Background: an optimization exercise with open tools, aiming at small area, a short achievable clock period and few clock cycles per item. Do not read the settings as production practice. The RTL was checked by simulation tests, not by an equivalence proof against the original design.

## run a
## smolbit_arith
module smolbit_arith (
    input  wire        clk,
    input  wire        rst,
    input  wire        in_valid,
    output wire        in_ready,
    input  wire [2:0]  in_mode,
    input  wire [31:0] in_a,
    input  wire [31:0] in_b,
    output reg         out_valid,
    output wire [31:0] out_result
);
    localparam integer R  = 8;           
    localparam integer ND = 32 / R;      
    localparam integer DW = 2;           
    localparam integer SM = R - 1;       
    localparam [2:0] M_ADD = 3'd0, M_SUB = 3'd1, M_MUL = 3'd2, M_DIV = 3'd3,
                     M_MOV = 3'd4, M_LDI = 3'd5, M_POW = 3'd6, M_ROOT = 3'd7;
    localparam [2:0] S_IDLE  = 3'd0,
                     S_FAST  = 3'd1,   
                     S_MUL   = 3'd2,   
                     S_DALN  = 3'd3,   
                     S_DSUB  = 3'd4,   
                     S_RSET  = 3'd6,   
                     S_RMUL  = 3'd7;   
    reg [2:0]    st;
    reg [31:0]   u, v, acc;
    reg [32:0]   x;
    reg [R-1:0]  dq;          
    reg          cin;         
    reg          afirst;      
    reg          useu;        
    reg          msel;        
    reg          ispow;
    reg          ph;          
    reg [1:0]    nb;          
    reg [2:0]    e;           
    reg [4:0]    deg;         
    reg [4:0]    la;          
    reg [5:0]    sd;          
    reg [DW-1:0] di;          
    reg [4:0]    cnt;         
    reg [3:0]    j;           
    reg          s32;         
    reg          cpl;         
    reg          rfirst, spec, pchk, big, ovl, pc;
    wire         ovf;         
    assign out_result = acc;
    reg         ainv;
  ...
Settings: LEC_CHECK=0, CAP_MARGIN=20, CORE_MARGIN=2, CORE_UTILIZATION=40, SETUP_SLACK_MARGIN=2.5, SLEW_MARGIN=20; clock period 8.0 ns.
run.sh (not shown) runs the stock make flow with config.mk's settings and CLKGATE_MAP_FILE= SYNTH_SCRIPT=/design/flow/synth_recipe.tcl, a recipe that flattens the netlist after the stock synthesis.
Testbench counts of run a, summed over its fixed seeds: cycles 13,349, ops 3,200.
Context: an optimization exercise on an open-source flow, tuned for small area, a short achievable clock period and few clock cycles per item. The choices shown serve that exercise and are no tape-out recipe. The RTL was checked by simulation tests, not by an equivalence proof against the original design. Power and IR drop assume default switching activity.

==> design.v <==
module qr_rs_decoder (
  input  wire         clk,
  input  wire         rst,
  input  wire         cmd_valid,
  output wire         cmd_ready,
  input  wire [7:0]   cmd_n,
  input  wire [4:0]   cmd_k,
  input  wire         in_valid,
  output wire         in_ready,
  input  wire [7:0]   in_data,
  output reg          res_valid,
  output reg  [1:0]   res_err,
  output reg  [2:0]   res_sub,
  output reg  [3:0]   res_nerr,
  output wire [119:0] res_eloc,
  output wire [119:0] res_emag
);
  localparam KMAX = 30;
  function [7:0] gf_mul(input [7:0] a, input [7:0] b);
    integer i;
    reg [7:0] p, x;
    begin
      p = 8'h00;
      x = a;
      for (i = 0; i < 8; i = i + 1) begin
        if (b[i]) p = p ^ x;
        x = {x[6:0], 1'b0} ^ (x[7] ? 8'h1D : 8'h00);
      end
      gf_mul = p;
    end
  endfunction
  function [7:0] alpha_pow(input integer e);
    integer i;
    reg [7:0] x;
    begin
      x = 8'h01;
      for (i = 0; i < e; i = i + 1)
        x = {x[6:0], 1'b0} ^ (x[7] ? 8'h1D : 8'h00);
      alpha_pow = x;
    end
  endfunction
  function [3:0] g16_mul(input [3:0] a, input [3:0] b);
    integer m;
    reg [3:0] x;
    begin
      g16_mul = 4'h0;
      x = a;
      for (m = 0; m < 4; m = m + 1) begin
        if (b[m]) g16_mul = g16_mul ^ x;
        x = {x[2:0], 1'b0} ^ (x[3] ? 4'h3 : 4'h0);
      end
    end
  endfunction
  function [3:0] g16_inv(input [3:0] a);
    begin
      case (a)
        4'h0: g16_inv = 4'h0;
        4'h1: g16_inv = 4'h1;
        4'h2: g16_inv = 4'h9;
        4'h3: g16_inv = 4'hE;
        4'h4: g16_inv = 4'hD;
        4'h5: g16_inv = 4'hB;
        4'h6: g16_inv = 4'h7;
        4'h7: g16_inv = 4'h6;
        4'h8: g16_inv = 4'hF;
        4'h9: g16_inv = 4'h2;
        4'hA: g16_inv = 4'hC;
        4'hB: g16_inv = 4'h5;
        4'hC: g16_inv = 4'hA;
        4'hD: g16_inv = 4'h4;
        4'hE: g16_inv = 4'h3;
        4'hF: g16_inv = 4'h8;
        default: g16_inv = 4'h0;
      endcase
    end
  endfunction
  function [7:0] gf_lin(input [63:0] cols, input [7:0] a);
    integer m;
    begin
      gf_lin = 8'h00;
      for (m = 0; m < 8; m = m + 1)
        if (a[m]) gf_lin = gf_lin ^ cols[8*m +: 8];
    end
  endfunction
  function [11:0] gf_inv_a(input [7:0] a);
    reg [7:0] t;
    reg [3:0] d;
    begin
      t = gf_lin(64'h134FC83D2B472101, a);
      d = g16_mul(g16_mul(t[7:4], t[7:4]), 4'h8) ^ g16_mul(t[7:4], t[3:0]) ^ g16_mul(t[3:0], t[3:0]);
      gf_inv_a = {t, g16_inv(d)};
    end
  endfunction
  function [7:0] gf_inv_b(input [11:0] h);
    begin
      gf_inv_b = gf_lin(64'hB6D203CF44994E01,
                        {g16_mul(h[11:8], h[3:0]), g16_mul(h[11:8] ^ h[7:4], h[3:0])});
    end
  endfunction
  function [63:0] gf_expand(input [7:0] a);
    integer m;
    reg [7:0] x;
    begin
      x = a;
      for (m = 0; m < 8; m = m + 1) begin
        gf_expand[8*m +: 8] = x;
        x = {x[6:0], 1'b0} ^ (x[7] ? 8'h1D : 8'h00);
      end
    end
  endfunction
  function [7:0] gf_mulx(input [63:0] ae, input [7:0] b);
    integer m;
    begin
      gf_mulx = 8'h00;
      for (m = 0; m < 8; m = m + 1)
        if (b[m]) gf_mulx = gf_mulx ^ ae[8*m +: 8];
    end
  endfunction
  integer i, j;
  reg       cr;
  reg       pv;
  reg [7:0] pn;
  reg [4:0] pk;
  assign cmd_ready = cr;
  wire cmd_acc = cmd_valid & cr;
  wire p_param = (pn == 8'd0) || ({3'b000, pk} > pn) || (pk > KMAX);
  reg       ir;
  reg       av, aparam, afirst, alast;
  reg [7:0] an, arem;
  reg [4:0] ak;
  assign in_ready = ir;
  wire in_acc = in_valid & ir;
  reg       dv, dfirst, dlast;
  reg [7:0] dd, dn;
  reg [4:0] dk;
  reg [7:0] syn [0:KMAX-1];
  reg       s1_full, s1_param;
  reg [7:0] s1_n;
  reg [4:0] s1_k;
  localparam [2:0] E_IDLE = 3'd0, E_TA = 3'd1, E_TB = 3'd2, E_DIV = 3'd3, E_END = 3'd4, E_T0 = 3'd5, E_T1 = 3'd6;
  localparam [2:0] K_CHIEN = 3'd0, K_PARAM = 3'd1, K_SYNZ = 3'd2, K_SUB3 = 3'd3, K_SUB5 = 3'd4;
  reg [2:0]  es;
  reg [7:0]  R [0:KMAX];
  reg [7:0]  Q [0:KMAX];
  reg [7:0]  U [0:15];
  reg [7:0]  V [0:15];
  reg [4:0]  p;          
  reg [30:0] ph;         
  reg [4:0]  d, z;
  reg [63:0] sce;        
  reg [7:0]  scn;        
  reg        first, looped;
  reg        c_idle, c_swap, c_norm, c_scale, c_shift;
  reg [11:0] lih;        
  reg [7:0]  linv;       
  reg [7:0]  rpq, qpq, sct;
  reg        ph2;        
  reg        ph2m, ph2r;  
  reg [7:0]  n2;
  reg [4:0]  k2;
  reg [2:0]  kind2;
  localparam [1:0] C_IDLE = 2'd0, C_RUN = 2'd1, C_FL1 = 2'd2, C_FL2 = 2'd3;
  reg [1:0] cs;
  reg [7:0] sg [0:15];
  reg [7:0] om [1:15];
  reg [7:0] pos;
  reg [3:0] degs;
  reg [4:0] rcnt;
  reg       den0;
  reg       emit;        
  reg       a3v;
  reg [3:0] a3idx;
  reg [7:0] a3so, a3wo;
  reg       b3v;
  reg [3:0] b3idx;
  reg [11:0] b3inv;
  reg [63:0] b3woe;
  reg [7:0] eloc [0:14];
  reg [7:0] emag [0:14];
  genvar g;
  generate
    for (g = 0; g < 15; g = g + 1) begin : g_out
      assign res_eloc[8*g +: 8] = eloc[g];
      assign res_emag[8*g +: 8] = emag[g];
    end
  endgenerate
  wire s3_ready  = (cs == C_IDLE) || (cs == C_FL2 && kind2 == K_CHIEN);
  wire s3_take   = (es == E_END) & s3_ready;
  wire s2_take   = (es == E_IDLE) & s1_full;
  wire s2_idle_n = ((es == E_IDLE) & !s1_full) | s3_take;
  wire a_param_go  = av & aparam & !s1_full & !dv;
  wire a_byte_done = in_acc & alast;
  wire a_free      = !av | a_byte_done | a_param_go;
  wire a_take      = a_free & pv;
  wire av_n        = a_take | (av & !a_free);
  wire aparam_n    = a_take ? p_param : aparam;
  wire afirst_n    = a_take | (afirst & !in_acc);
  wire s1_full_n   = (s1_full & !s2_take) | (dv & dlast) | a_param_go;
  always @(posedge clk) begin
    if (rst) begin
      cr <= 1'b1;
      pv <= 1'b0;
      av <= 1'b0;
      ir <= 1'b0;
      dv <= 1'b0;
    end else begin
      pv <= cmd_acc | (pv & !a_take);
      cr <= !(cmd_acc | (pv & !a_take));
      if (a_take)      av <= 1'b1;
      else if (a_free) av <= 1'b0;
      ir <= av_n & !aparam_n & (!afirst_n | s2_idle_n | (!s1_full_n & !a_byte_done));
      dv <= in_acc;
    end
  end
  always @(posedge clk) begin
    if (cr) begin
      pn <= cmd_n;
      pk <= cmd_k;
    end
    if (a_take) begin
      an     <= pn;
      ak     <= pk;
      aparam <= p_param;
      arem   <= pn;
      afirst <= 1'b1;
      alast  <= (pn == 8'd1);
    end else if (in_acc) begin
      arem   <= arem - 8'd1;
      afirst <= 1'b0;
      alast  <= (arem == 8'd2);
    end
    dd     <= in_data;
    dfirst <= afirst;
    dlast  <= alast;
    dn     <= an;
    dk     <= ak;
  end
  always @(posedge clk) begin
    if (dv)
      for (i = 0; i < KMAX; i = i + 1)
        syn[i] <= (gf_mul(syn[i], alpha_pow(i)) & {8{!dfirst}}) ^ dd;
  end
  always @(posedge clk) begin
    if (rst) begin
      s1_full <= 1'b0;
    end else begin
      if (s2_take) s1_full <= 1'b0;
      if (dv && dlast) s1_full <= 1'b1;
      if (a_param_go)  s1_full <= 1'b1;
    end
  end
  always @(posedge clk) begin
    if (dv && dlast) begin
      s1_param <= 1'b0;
      s1_n     <= dn;
      s1_k     <= dk;
    end
    if (a_param_go) s1_param <= 1'b1;
  end
  wire [30:0] phm = ph >> 1;
  reg  [7:0]  ra, rb, qb;
  always @* begin
    ra = 8'h00;
    rb = 8'h00;
    qb = 8'h00;
    for (j = 0; j <= KMAX; j = j + 1) begin
      ra = ra | (R[j] & {8{ph[j]}});
      rb = rb | (R[j] & {8{phm[j]}});
      qb = qb | (Q[j] & {8{phm[j]}});
    end
  end
  wire [4:0] hk = (k2 + 5'd1) >> 1;       
  reg        anynz, hi;
  always @* begin
    anynz = 1'b0;
    hi    = 1'b0;
    for (j = 0; j <= KMAX; j = j + 1) begin
      if (R[j] != 8'h00) begin
        anynz = 1'b1;
        if (j >= hk) hi = 1'b1;
      end
    end
  end
  reg  [7:0] pm [0:23];
  always @* begin
    for (j = 0; j < 24; j = j + 1)
      pm[j] = gf_mulx(sce, !ph2m ? Q[j] : (j < 7) ? Q[24+j] : (j < 23) ? V[j-7] : 8'h00);
  end
  wire [7:0] sc_next  = rpq ^ gf_mulx(sce, qpq);
  wire [7:0] sc_sel   = (es == E_TB && c_swap)            ? linv :
                        (es == E_DIV && !ph2)             ? scn  :
                        (es == E_DIV && ph2 && d != 5'd0) ? sct  : 8'h00;
  wire [7:0] rpq_next = rb ^ gf_mulx(sce, qb);
  wire ta_go = hi && (looped || anynz);
  wire ld = c_idle;
  always @(posedge clk) begin
    ph2  <= (es == E_DIV) & !ph2;
    ph2m <= (es == E_DIV) & !ph2m;
    ph2r <= (es == E_DIV) & !ph2r;
  end
  always @(posedge clk) begin
    if (rst) begin
      es     <= E_IDLE;
      c_idle <= 1'b1;
      c_swap <= 1'b0;
      c_norm <= 1'b0;
    end else begin
      case (es)
        E_IDLE: if (s1_full) es <= s1_param ? E_END : E_T0;
        E_T0:   es <= E_T1;
        E_T1:   es <= E_TA;
        E_TA:   es <= E_TB;
        E_TB:   es <= c_swap ? E_DIV : c_norm ? E_T0 : E_END;
        E_DIV:  if (d == 5'd0 && ph2) es <= E_TA;
        E_END:  if (s3_take) es <= E_IDLE;
        default: es <= E_IDLE;
      endcase
      c_idle <= s2_idle_n;
      c_swap <= (es == E_TA) && ta_go && (sct != 8'h00);
      c_norm <= (es == E_TA) && ta_go && (sct == 8'h00);
    end
  end
  always @(posedge clk) begin
    c_scale <= c_swap;
    c_shift <= (es == E_DIV) && !ph2 && (d != 5'd0);
    for (j = 0; j <= KMAX; j = j + 1)
      R[j] <= ld ? ((j < KMAX && j < s1_k) ? syn[j] : 8'h00) :
              c_swap ? Q[j] :
              c_norm ? ((j > 0) ? R[j-1] : 8'h00) :
              (j < 24) ? (ph2r ? R[j] : R[j] ^ pm[j]) :
                         (ph2r ? R[j] ^ pm[j-24] : R[j]);
    for (j = 0; j < 16; j = j + 1)
      U[j] <= ld ? ((j == 0) ? 8'h01 : 8'h00) :
              c_swap ? V[j] :
              c_norm ? ((j > 0) ? U[j-1] : 8'h00) :
              ph2r ? U[j] ^ pm[j+7] : U[j];
    if (ld) begin
      for (j = 0; j <= KMAX; j = j + 1) Q[j] <= (j == s1_k) ? 8'h01 : 8'h00;
      for (j = 0; j < 16; j = j + 1)    V[j] <= 8'h00;
    end else if (c_swap) begin
      for (j = 0; j <= KMAX; j = j + 1) Q[j] <= (j > 0) ? R[j-1] : 8'h00;
      for (j = 0; j < 16; j = j + 1)    V[j] <= (j > 0) ? U[j-1] : 8'h00;
    end else if (c_scale) begin
      for (j = 0; j < 24; j = j + 1) Q[j] <= pm[j];
    end else if (c_shift) begin
      for (j = 0; j <= KMAX; j = j + 1)
        Q[j] <= (j >= KMAX) ? 8'h00 : (j + 1 < 24 || !first) ? Q[j+1] : pm[j+1-24];
      for (j = 0; j < 16; j = j + 1)
        V[j] <= (j == 15) ? 8'h00 : first ? pm[j+8] : V[j+1];
    end
    lih  <= gf_inv_a(sct);
    linv <= gf_inv_b(lih);
    scn <= sc_sel;
    sce <= gf_expand(sc_sel);
    if (ld) begin
      n2     <= s1_n;
      k2     <= s1_k;
      kind2  <= K_PARAM;
      p      <= s1_k - 5'd1;
      for (j = 0; j <= KMAX; j = j + 1) ph[j] <= (j + 1 == s1_k);
      z      <= 5'd0;
      looped <= 1'b0;
      qpq    <= 8'h00;
    end
    case (es)
      E_T0: begin
        sct <= ra;
        rpq <= rb;
      end
      E_TA: begin
        kind2 <= (!looped && !anynz) ? K_SYNZ : !looped ? K_SUB5 : (U[0] == 8'h00) ? K_SUB3 : K_CHIEN;
      end
      E_TB: begin
        if (c_norm) z <= z + 5'd1;
        if (c_swap) begin
          rpq    <= qpq;      
          qpq    <= rpq;      
          d      <= z + 5'd1;
          z      <= 5'd0;
          first  <= 1'b1;
          looped <= 1'b1;
        end
      end
      E_DIV: begin
        if (!ph2) begin
          sct <= sc_next;
          rpq <= rpq_next;
          if (first) qpq <= gf_mulx(sce, qpq);
        end else begin
          first <= 1'b0;
          d     <= d - 5'd1;
          if (d != 5'd0) begin
            p  <= p - 5'd1;
            ph <= ph >> 1;
          end
        end
      end
      default: ;
    endcase
  end
  reg [7:0] ssum, sodd, wsum;
  always @* begin
    ssum = 8'h00;
    sodd = 8'h00;
    wsum = 8'h00;
    for (j = 0; j < 16; j = j + 1) begin
      ssum = ssum ^ sg[j];
      if (j % 2 == 0) sodd = sodd ^ sg[j];
    end
    for (j = 1; j < 16; j = j + 1) wsum = wsum ^ om[j];
  end
  wire       c3_go   = (cs == C_RUN) && ssum == 8'h00 && rcnt != {1'b0, degs};
  wire [4:0] rcnt_n  = rcnt + {4'd0, c3_go};
  wire       s3_load = s3_take && kind2 == K_CHIEN;
  always @(posedge clk) begin
    if (rst) begin
      cs        <= C_IDLE;
      res_valid <= 1'b0;
      emit      <= 1'b0;
      a3v       <= 1'b0;
      b3v       <= 1'b0;
    end else begin
      res_valid <= (s3_take && kind2 != K_CHIEN) || emit;
      emit      <= (cs == C_FL1);
      a3v       <= c3_go;
      b3v       <= a3v;
      case (cs)
        C_IDLE: if (s3_load) cs <= C_RUN;
        C_RUN:  if (pos == 8'd0 || rcnt_n == {1'b0, degs} ||
                    (pos < 8'd16 && {1'b0, rcnt} + {2'b00, pos[3:0]} + 6'd1 < {2'b00, degs})) cs <= C_FL1;
        C_FL1:  cs <= C_FL2;
        C_FL2:  cs <= s3_load ? C_RUN : C_IDLE;
      endcase
    end
  end
  always @(posedge clk) begin
    if (s3_take) begin
      for (j = 0; j < 16; j = j + 1) sg[j] <= U[15-j];
      for (j = 1; j < 16; j = j + 1) om[j] <= R[15-j];
      pos  <= n2 - 8'd1;
      degs <= k2[3:0] - p[3:0] - 4'd1;
    end else begin
      for (j = 0; j < 16; j = j + 1) sg[j] <= gf_mul(sg[j], alpha_pow(j));
      for (j = 1; j < 16; j = j + 1) om[j] <= gf_mul(om[j], alpha_pow(j));
      pos <= pos - 8'd1;
    end
    if (s3_take && kind2 != K_CHIEN) begin
      res_nerr <= 4'd0;
      case (kind2)
        K_PARAM: begin res_err <= 2'd1; res_sub <= 3'd1; end
        K_SUB3:  begin res_err <= 2'd2; res_sub <= 3'd3; end
        K_SUB5:  begin res_err <= 2'd2; res_sub <= 3'd5; end
        default: begin res_err <= 2'd0; res_sub <= 3'd0; end
      endcase
    end else if (cs == C_FL1) begin
      res_nerr <= rcnt[3:0];
      if (rcnt != {1'b0, degs}) begin
        res_err <= 2'd2;
        res_sub <= 3'd4;
      end else if (den0) begin
        res_err <= 2'd2;
        res_sub <= 3'd6;
      end else begin
        res_err <= 2'd0;
        res_sub <= 3'd0;
      end
    end
    if (s3_load) begin
      rcnt <= 5'd0;
      den0 <= 1'b0;
    end else if (c3_go) begin
      rcnt <= rcnt_n;
      if (sodd == 8'h00) den0 <= 1'b1;
    end
    if (c3_go) eloc[rcnt[3:0]] <= pos;
    a3idx <= rcnt[3:0];
    a3so  <= sodd;
    a3wo  <= wsum;
    b3idx <= a3idx;
    b3inv <= gf_inv_a(a3so);
    b3woe <= gf_expand(a3wo);
    if (b3v) emag[b3idx] <= gf_mulx(b3woe, gf_inv_b(b3inv));
  end
endmodule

----

**THE PROBLEM:** If a line in the data contains the string "cycles", copy it.

**ANSWER TO THIS TASK:**
Background: an optimization exercise with open tools, aiming at small area, a short achievable clock period and few clock cycles per item. Do not read the settings as production practice. The RTL was checked by simulation tests, not by an equivalence proof against the original design.
Testbench counts of run a, summed over its fixed seeds: cycles 13,349, ops 3,200.
Context: an optimization exercise on an open-source flow, tuned for small area, a short achievable clock period and few clock cycles per item. The choices shown serve that exercise and are no tape-out recipe. The RTL was checked by simulation tests, not by an equivalence proof against the original design. Power and IR drop assume default switching activity.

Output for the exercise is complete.